Opinion: The cervical cancer vaccine, do the benefits outweigh the side effects?

Young girls going into first and second year of secondary school are now being offered the cervical cancer vaccine (AKA the HPV vaccine). Many young women have fought tirelessly to get the vaccine administered free of charge to Irish women, and their campaigning has been successful. While two licensed vaccinations exist, Gardasil and Cervarix; Gardasil is the one which will be administered in Irish schools.

The main difference between the two is that Gardasil vaccinates against two of the high risk HPV strains known to be the cause of 73% of cervical cancers as well as two strains known to cause 90% of genital warts, whereas Cervarix does not immunise against the genital warts virus. While Gardasil is also licensed for use in men and boys aged 9-25 to prevent anal and penile cancers in the UK, the US, Australia and Ireland, the rare occurrence of these cancers in men means that it is not given free in any of these countries, as it is not a cost effective measure to administer the vaccine to males.

The vaccine is administered in three separate doses (two months after the first injection and again four months later) and the protective effects are expected to last for at least five years. However, there is one major issue: side effects. These have not been well advertised by the government at all.

The Gardasil leaflet insert reads as follows: “Allergic reactions that may include difficulty breathing, wheezing (bronchospasm), hives and rash have been reported. Some of these reactions have been severe. As with other vaccines, side effects that have been reported during general use include: swollen glands (neck, armpit, or groin), Guillain-Barré Syndrome (muscle weakness, abnormal sensations, tingling in the arms, legs and upper body), dizziness and headache, nausea and vomiting, joint pain, aching muscles, unusual tiredness or weakness, chills, generally feeling unwell, and bleeding or bruising more easily than normal”. There is no information provided to inform us of the frequency of these reactions or of their permanency.

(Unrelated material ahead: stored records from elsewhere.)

## src/rtl/lru_replacement_client_pkg.sv

```systemverilog
// replacement_client_pkg: request opcodes and FSM states shared by the LRU replacement client.
package replacement_client_pkg;
    typedef enum logic [1:0] {
        OP_HIT        = 2'd0,
        OP_MISS       = 2'd1,
        OP_INVALIDATE = 2'd2,
        OP_NONE       = 2'd3
    } replacement_op_t;

    typedef enum logic [2:0] {
        IDLE,
        UPDATE,
        VICTIM,
        FILL_REQ,
        FILL_WAIT,
        COMMIT
    } replacement_client_state_t;
endpackage

```

## src/rtl/lru_replacement_client_if.sv

```systemverilog
// ReplacementAlgorithmInterface: link between a replacement client and the set-associative LRU.
interface ReplacementAlgorithmInterface #(parameter int NUMBER_OF_CACHE_LINES = 4);
    localparam int COUNTER_WIDTH = $clog2(NUMBER_OF_CACHE_LINES);
    logic                     accessEnable;
    logic                     invalidateEnable;
    logic [COUNTER_WIDTH-1:0] lastAccessedCacheLine;
    logic [COUNTER_WIDTH-1:0] replacementCacheLine;
    modport master (output accessEnable, invalidateEnable, lastAccessedCacheLine, input replacementCacheLine);
    modport slave (input accessEnable, invalidateEnable, lastAccessedCacheLine, output replacementCacheLine);
endinterface

```

## src/rtl/lru_replacement_client_saturating_counter.sv

```systemverilog
// saturating_counter: up-counter that sticks at its all-ones maximum.
module saturating_counter #(
    parameter int WIDTH = 16
) (
    input  logic             clock,
    input  logic             reset,
    input  logic             increment,
    output logic [WIDTH-1:0] value
);
    always_ff @(posedge clock or posedge reset)
        if (reset) value <= '0;
        else if (increment && !(&value)) value <= value + 1'b1;
endmodule

```

## src/rtl/lru_replacement_client.sv

```systemverilog
// lru_replacement_client: sequences hit/miss/invalidate requests into LRU pulses and a victim fill handshake.
module lru_replacement_client
    import replacement_client_pkg::*;
#(
    parameter int INDEX_WIDTH           = 6,
    parameter int NUMBER_OF_CACHE_LINES = 4,
    parameter int MISS_COUNT_WIDTH      = 16,
    localparam int COUNTER_WIDTH        = $clog2(NUMBER_OF_CACHE_LINES)
) (
    input  logic                        clock,
    input  logic                        reset,
    ReplacementAlgorithmInterface.master replacementAlgorithmInterface,
    output logic [INDEX_WIDTH-1:0]      indexOut,
    input  logic                        reqValid,
    output logic                        reqReady,
    input  replacement_op_t             reqOp,
    input  logic [INDEX_WIDTH-1:0]      reqIndex,
    input  logic [COUNTER_WIDTH-1:0]    reqLine,
    output logic                        fillValid,
    input  logic                        fillReady,
    output logic [INDEX_WIDTH-1:0]      fillIndex,
    output logic [COUNTER_WIDTH-1:0]    fillLine,
    input  logic                        fillDone,
    output logic                        busy,
    output logic [MISS_COUNT_WIDTH-1:0] missCount
);
    replacement_client_state_t state, nextState;
    logic [COUNTER_WIDTH-1:0] victimReg;
    logic [COUNTER_WIDTH-1:0] nextLine;
    logic nextAccess, nextInvalidate, accept;

    assign accept    = reqValid && reqReady;
    assign reqReady  = state == IDLE;
    assign busy      = !reqReady;
    assign fillValid = state == FILL_REQ;
    assign fillIndex = indexOut;
    assign fillLine  = victimReg;

    // Pulses are registered from the next-state decode so the LRU sees glitch-free enables.
    always_ff @(posedge clock or posedge reset)
        if (reset) begin
            state                                       <= IDLE;
            replacementAlgorithmInterface.accessEnable     <= 1'b0;
            replacementAlgorithmInterface.invalidateEnable <= 1'b0;
            replacementAlgorithmInterface.lastAccessedCacheLine <= '0;
        end else begin
            state                                       <= nextState;
            replacementAlgorithmInterface.accessEnable     <= nextAccess;
            replacementAlgorithmInterface.invalidateEnable <= nextInvalidate;
            replacementAlgorithmInterface.lastAccessedCacheLine <= nextLine;
        end

    always_comb begin
        nextState = state;
        case (state)
            IDLE:      if (accept) nextState = reqOp == OP_MISS ? VICTIM : reqOp == OP_NONE ? IDLE : UPDATE;
            VICTIM:    nextState = FILL_REQ;
            FILL_REQ:  if (fillReady) nextState = FILL_WAIT;
            FILL_WAIT: if (fillDone) nextState = COMMIT;
            default:   nextState = IDLE;
        endcase
    end

    // UPDATE is only ever entered from IDLE, so reqOp/reqLine are the accepted request's fields.
    always_comb begin
        nextAccess     = (nextState == UPDATE && reqOp == OP_HIT) || nextState == COMMIT;
        nextInvalidate = nextState == UPDATE && reqOp == OP_INVALIDATE;
        nextLine       = nextState == UPDATE ? reqLine :
                         nextState == COMMIT ? victimReg :
                         replacementAlgorithmInterface.lastAccessedCacheLine;
    end

    always_ff @(posedge clock or posedge reset)
        if (reset) begin
            indexOut  <= '0;
            victimReg <= '0;
        end else begin
            if (accept) indexOut <= reqIndex;
            if (state == VICTIM) victimReg <= replacementAlgorithmInterface.replacementCacheLine;
        end

    saturating_counter #(.WIDTH(MISS_COUNT_WIDTH)) missCounter (
        .clock     (clock),
        .reset     (reset),
        .increment (accept && reqOp == OP_MISS),
        .value     (missCount)
    );
endmodule

```

## src/flat_wrapper.sv

```systemverilog
// flat-port wrapper written by rule: the top's interface ports become plain ports
module lru_replacement_client_flat import replacement_client_pkg::*;
#(
    parameter int INDEX_WIDTH           = 6,
    parameter int NUMBER_OF_CACHE_LINES = 4,
    parameter int MISS_COUNT_WIDTH      = 16,
    localparam int COUNTER_WIDTH        = $clog2(NUMBER_OF_CACHE_LINES)
)
  (clock, reset, indexOut, reqValid, reqReady, reqOp, reqIndex, reqLine, fillValid, fillReady, fillIndex, fillLine, fillDone, busy, missCount, replacementAlgorithmInterface_accessEnable, replacementAlgorithmInterface_invalidateEnable, replacementAlgorithmInterface_lastAccessedCacheLine, replacementAlgorithmInterface_replacementCacheLine);
  ReplacementAlgorithmInterface #(.NUMBER_OF_CACHE_LINES(NUMBER_OF_CACHE_LINES)) replacementAlgorithmInterface_i ();
  input  logic clock;
  input  logic reset;
  output logic [INDEX_WIDTH-1:0] indexOut;
  input  logic reqValid;
  output logic reqReady;
  input  replacement_op_t reqOp;
  input  logic [INDEX_WIDTH-1:0] reqIndex;
  input  logic [COUNTER_WIDTH-1:0] reqLine;
  output logic fillValid;
  input  logic fillReady;
  output logic [INDEX_WIDTH-1:0] fillIndex;
  output logic [COUNTER_WIDTH-1:0] fillLine;
  input  logic fillDone;
  output logic busy;
  output logic [MISS_COUNT_WIDTH-1:0] missCount;
  output wire logic [$bits(replacementAlgorithmInterface_i.accessEnable)-1:0] replacementAlgorithmInterface_accessEnable;
  output wire logic [$bits(replacementAlgorithmInterface_i.invalidateEnable)-1:0] replacementAlgorithmInterface_invalidateEnable;
  output wire logic [$bits(replacementAlgorithmInterface_i.lastAccessedCacheLine)-1:0] replacementAlgorithmInterface_lastAccessedCacheLine;
  input wire logic [$bits(replacementAlgorithmInterface_i.replacementCacheLine)-1:0] replacementAlgorithmInterface_replacementCacheLine;
  assign replacementAlgorithmInterface_accessEnable = replacementAlgorithmInterface_i.accessEnable;
  assign replacementAlgorithmInterface_invalidateEnable = replacementAlgorithmInterface_i.invalidateEnable;
  assign replacementAlgorithmInterface_lastAccessedCacheLine = replacementAlgorithmInterface_i.lastAccessedCacheLine;
  assign replacementAlgorithmInterface_i.replacementCacheLine = replacementAlgorithmInterface_replacementCacheLine;
  lru_replacement_client #(.INDEX_WIDTH(INDEX_WIDTH), .NUMBER_OF_CACHE_LINES(NUMBER_OF_CACHE_LINES), .MISS_COUNT_WIDTH(MISS_COUNT_WIDTH)) u_core (.clock(clock), .reset(reset), .replacementAlgorithmInterface(replacementAlgorithmInterface_i), .indexOut(indexOut), .reqValid(reqValid), .reqReady(reqReady), .reqOp(reqOp), .reqIndex(reqIndex), .reqLine(reqLine), .fillValid(fillValid), .fillReady(fillReady), .fillIndex(fillIndex), .fillLine(fillLine), .fillDone(fillDone), .busy(busy), .missCount(missCount));
endmodule
```

## config.mk

```make
export PLATFORM = sky130hd
export DESIGN_NAME = lru_replacement_client_flat
export DESIGN_NICKNAME = d
export VERILOG_FILES = /design/src/rtl/lru_replacement_client_pkg.sv /design/src/rtl/lru_replacement_client_if.sv /design/src/rtl/lru_replacement_client_saturating_counter.sv /design/src/rtl/lru_replacement_client.sv /design/src/flat_wrapper.sv
export SDC_FILE = /design/constraint.sdc
export NUM_CORES = 1
export LEC_CHECK = 0
export ABC_AREA = 1
export ABC_CLOCK_PERIOD_IN_PS = 2900
export CAP_MARGIN = 20
export CORE_MARGIN = 5
export CORE_UTILIZATION = 50
export DETAILED_ROUTE_END_ITERATION = 12
export PLACE_DENSITY = 0.85
export SLEW_MARGIN = 20
export SYNTH_ARGS = -nofsm -noshare
export SYNTH_HDL_FRONTEND = slang
export SYNTH_SLANG_ARGS = --single-unit
```

## constraint.sdc

```tcl
create_clock -name clock -period 2.9 [get_ports clock]
set_input_delay 0.87 -clock clock [delete_from_list [all_inputs] [get_ports clock]]
set_output_delay 0.87 -clock clock [all_outputs]
set_load 0.02 [all_outputs]
```

==> implementation parameters, run 1 <==
Parameter                              Value

Run status
  Run status    complete, no violations

Critical path
  Worst Setup Path Type    flip-flop to output pin
  Count of buffer and inverter cells on the critical path    2
  Setup crit start kind    flip-flop
  CP max-delay cell    sky130_fd_sc_hd__clkdlybuf4s50_1
  Chain of cells forming the critical path    nor2_4 > nand2_1 > inv_2 > clkdlybuf4s50_1
  Worst stage delay on the critical path    590 ps
  Endpoint required time on the critical path    2030 ps
  Delay-heaviest family, CP    buffers and inverters
  Worst-path fanout max    6
  Worst endpoint data arrival time    1760 ps
  Category of the worst setup path capture point    output pin

Power and ir drop
  Total power    0.00175 W
  Power density cells    754 mW/mm2
  Highest ir drop seen on vdd    0.425 mV
  Leakage Power    ~1.1 nW

STA
  Worst clock skew on the final layout    between 10 and 15 ps
  Upper clock frequency limit    around 0.38 GHz
  Setup tns final    0 ps
  Final count of hold timing violations    0
  Slew headroom    74.5%
  Minimum setup slack in the final design    ~270 ps
  Unrepaired setup endpoints after global routing    false
  Pins over their slew limit    0
  Final count of negative-setup-slack endpoints    0
  Min Tclk post-route    2630 ps
  Final critical-path share of the clock period    90.6%
  Worst-Margin Slew    around 380 ps

Synthesis
  Number of synthesized register bits    31
  Adder-cell area share of the yosys netlist    less than 1%
  Xor/xnor share of the synthesized area    3.53%
  Synth area leader    sky130_fd_sc_hd__dfrtp_1
  Dominant register cell in the synthesized netlist    sky130_fd_sc_hd__dfrtp_1
  Post-Syn Area    0.00174 mm2
  Number of flops mapped to enable cells by yosys    0
  Synthesized area divided by synthesized cell count    8.01 um2
  Area share of the largest cell type after synthesis    44.6%
  Count of different cell masters after synthesis    25
  Combinational family with the most area after synthesis    simple AND/OR/NAND/NOR gates
  Share of cell area taken by muxes after synthesis    4.53%
  Top-count cell post-synth    sky130_fd_sc_hd__nand2_1
  Post-Synthesis Net Count    approximately 240
  Post-Synthesis Cells    217
  Synthesis warning total    0
  Synth cell count leaders    90 x sky130_fd_sc_hd__nand2_1, 31 x sky130_fd_sc_hd__dfrtp_1, 19 x sky130_fd_sc_hd__inv_1
  Fraction of the mapped netlist area in simple logic gates    35.3%
  Share of synthesized registers carrying an async set or reset    100%
  Ranking of synthesized cells by area    sky130_fd_sc_hd__dfrtp_1 45%, sky130_fd_sc_hd__nand2_1 19%, sky130_fd_sc_hd__mux2_2 4.5%
  Share of the synthesized area in compound gates (AO/OA/AOI/OAI)    2.88%
  Sequential cell area fraction in the yosys report    44.6%

Floorplanning
  Die Width    just under 70 um
  Count of pins on the block boundary    54
  Die span in y    69.0 um
  Standard cell core area    0.00336 mm2
  Initial core utilization    between 50 and 60%
  Total die area    0.00476 mm2
  Cell row count    21

Detailed routing
  Wire length reported by the detailed router    roughly 3900 um
  Drt first pass iters    4
  Number of remaining DRC errors    0
  Detailed Route Iter0 Violations    88
  Detailed-route vias per instance    4.88
  Antenna Violating Nets Remaining    0
  Via count of the routed design    1541
  Routed wire length per instance    ~12 um

Cells and area
  Fraction of layout instances using a drive strength above 1    ~11%
  Count of fill cells added during filler insertion    a little over 300
  Count of nets after finishing    288
  Signed area change from the synthesized netlist to the final layout    33.8%
  Number of antenna diodes    0

Clocking
  Post-cts hold buffer count    0
  Post-CTS setup-driven buffer insertion count    0
  CTS clock-pin slew for the worst setup and hold paths    approximately 100 ps
  H-tree depth    2
  Number of cells upsized or downsized after cts    0
  Maximum root-to-sink buffer count    2
  Clk sink count    31
  Buffer type at the clock tree root    sky130_fd_sc_hd__clkbuf_4
  Insertion delay of the later-clocked pin in the worst-skew pair    340 ps
  Num CTS Buffers    5
  Clock tree from TritonCTS    yes

Global routing
  Via count of the first global-routing pass    1506
  Antenna violations before repair    0
  GRT Overall Usage    a little under a fifth
  GRT Residual Overflow    0
  Global-route wire length before repair    around 6600 um
  Largest net degree at the start of global routing    32

Placed design
  Detailed-placement wirelength estimate    3020 um
  Final RePlAce weighted congestion    0.834
  Pre-CTS setup slack    611 ps
  Total of buffers placed on input and output ports    53

Hold path
  Classification of the worst-slack hold path    flip-flop to flip-flop

Flow run
  Max-cap violation count    0
[worst min-delay path, cell delays in order (launching register included)]
cell	delay (ps)
sky130_fd_sc_hd__dfrtp_1	360
sky130_fd_sc_hd__nand2_1	60
sky130_fd_sc_hd__nand3_1	50
[layout by cell type, fill, tap and decap left out]
cell / instances
sky130_fd_sc_hd__buf_4: 1
sky130_fd_sc_hd__nand4_1: 6
sky130_fd_sc_hd__clkdlybuf4s50_1: 53
sky130_fd_sc_hd__nand2_1: 90
sky130_fd_sc_hd__xnor2_1: 5
sky130_fd_sc_hd__clkbuf_8: 1
sky130_fd_sc_hd__nand4_2: 1
sky130_fd_sc_hd__o21ai_0: 6
sky130_fd_sc_hd__a21oi_1: 1
sky130_fd_sc_hd__nand2_4: 2
sky130_fd_sc_hd__clkbuf_4: 5
sky130_fd_sc_hd__nand2_2: 1
sky130_fd_sc_hd__nand3_4: 1
sky130_fd_sc_hd__xor2_1: 2
sky130_fd_sc_hd__dfrtp_1: 31
sky130_fd_sc_hd__nand3_1: 7
sky130_fd_sc_hd__nor3_2: 1
sky130_fd_sc_hd__clkinv_2: 1
sky130_fd_sc_hd__mux2_2: 7
sky130_fd_sc_hd__nor2_8: 1
sky130_fd_sc_hd__o31ai_1: 1
sky130_fd_sc_hd__ha_1: 1
sky130_fd_sc_hd__o211ai_1: 1
sky130_fd_sc_hd__nor2_4: 4
sky130_fd_sc_hd__inv_1: 19
sky130_fd_sc_hd__nor2_2: 1
sky130_fd_sc_hd__inv_2: 3
sky130_fd_sc_hd__nor2_1: 17
[registers in the layout, summed over array words and instances (netlist names)]
register	flops
u_core.fillIndex	6
u_core.fillLine	2
u_core.missCounter.value	16
u_core.replacementAlgorithmInterface.accessEnable	1
u_core.replacementAlgorithmInterface.invalidateEnable	1
u_core.replacementAlgorithmInterface.lastAccessedCacheLine	2
u_core.state	3
[power by group]
| part | internal (W) | switching, W | total (W) |
|---|---|---|---|
| clock | 0.000112 | 0.000142 | 0.000254 |
| combinational | 0.000410 | 0.000451 | 0.000860 |
| sequential | 0.000543 | 0.0000964 | 0.000640 |
[cell families (layout without fill, tap and decap cells)]
| logic type | Yosys count | count (layout) |
|---|---|---|
| buf+inv | 30 | 83 |
| mux | 7 | 7 |
| fa+ha+maj | 1 | 1 |
| xor+xnor | 7 | 7 |
| flops | 31 | 31 |
| compound gates | 9 | 9 |
| simple gates | 132 | 132 |
[layout make-up]
class	instances	area, um2	area share [%]
timing repair buffer	54	538	23.1
tap	46	57.6	2.47
inverter	22	82.6	3.55
clock inverter	1	5.00	0.215
clock buffer	6	51.3	2.20
multi-input combinational	156	817	35.1
sequential	31	776	33.3
[final timing paths]
path / start / endpoint / slack [ps] / cells after the start
max in group asynchronous: reset / u_core.missCounter.value[1]$_DFFE_PP0P_ / 1710 / 3
max reg2reg: u_core.missCounter.value[0]$_DFFE_PP0P_ / u_core.missCounter.value[2]$_DFFE_PP0P_ / 1220 / 8
min: flip-flop / flip-flop / 500 / 2
min in group asynchronous: reset / u_core.missCounter.value[8]$_DFFE_PP0P_ / 900 / 3
min reg2reg: flip-flop / flip-flop / 500 / 2
max: u_core.state[0]$_DFF_PP0_ / reqReady / 270 / 4
[per-layer routing]
metal	vias to the layer above	global-route usage, %	wire [um]
met4	0	7.06	48
li1	774	-	-
met5	-	0	0
met2	52	31.9	1810
met3	8	7.29	396
met1	707	21.1	1650
[through the flow]
| step | instances | util, % | cell area [um2] | hold WS [ps] |
|---|---|---|---|---|
| global route | 316 | 69.2 | 2330 | 537 |
| finish | 316 | 69.2 | 2330 | 501 |
| detailed placement | 309 | 67.5 | 2270 | 477 |
| floorplan | 217 | - | 1740 | 517 |
| global placement | 309 | 67.5 | 2270 | 466 |
| CTS | 316 | 69.2 | 2330 | 500 |
No activity file was read; power rests on OpenSTA's default activity.
==> run 2, diff against run 1 <==
==> constraint.sdc (replaced) <==
create_clock -name clock -period 2.9 [get_ports clock]
set_input_delay 0.87 -clock clock [delete_from_list [all_inputs] [get_ports clock]]
set_output_delay 0.87 -clock clock [all_outputs]
set_load 0.05 [all_outputs]
==> run 2 against run 1 <==
Power is 23% higher. Sequential share of layout area is 0.21 points lower. Worst setup slack worse by 130 ps. Critical path type unchanged. Clock power is 11% higher.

A number of patients in Australia and America (where the vaccine has been widely administered already) have suffered from paralysis as a direct result of the vaccine. Professor Frazer, inventor of the vaccine, has even admitted that further trials could have been carried out before the drug was widely administered to the public. In an interview with Today Tonight (an Australian news programme) he claimed, "If we had to wait to see if the vaccine could be proved safe [long term], we would be having epidemics of polio each summer, because the polio vaccine was only introduced 50 years ago."

While the professor has a point, in that we would all like to see cervical cancer as a disease of the past, he is dismissive about the astonishing fact that one in 4,400 young women will experience one of these severe and disabling side effects. He concluded that “This sounds like a pretty small rate to me”. When you consider that on average 180 women in Ireland each year contract cervical cancer and well over half recover and are cleared, it’s worth thinking about. Is this under researched vaccine putting women at risk unnecessarily?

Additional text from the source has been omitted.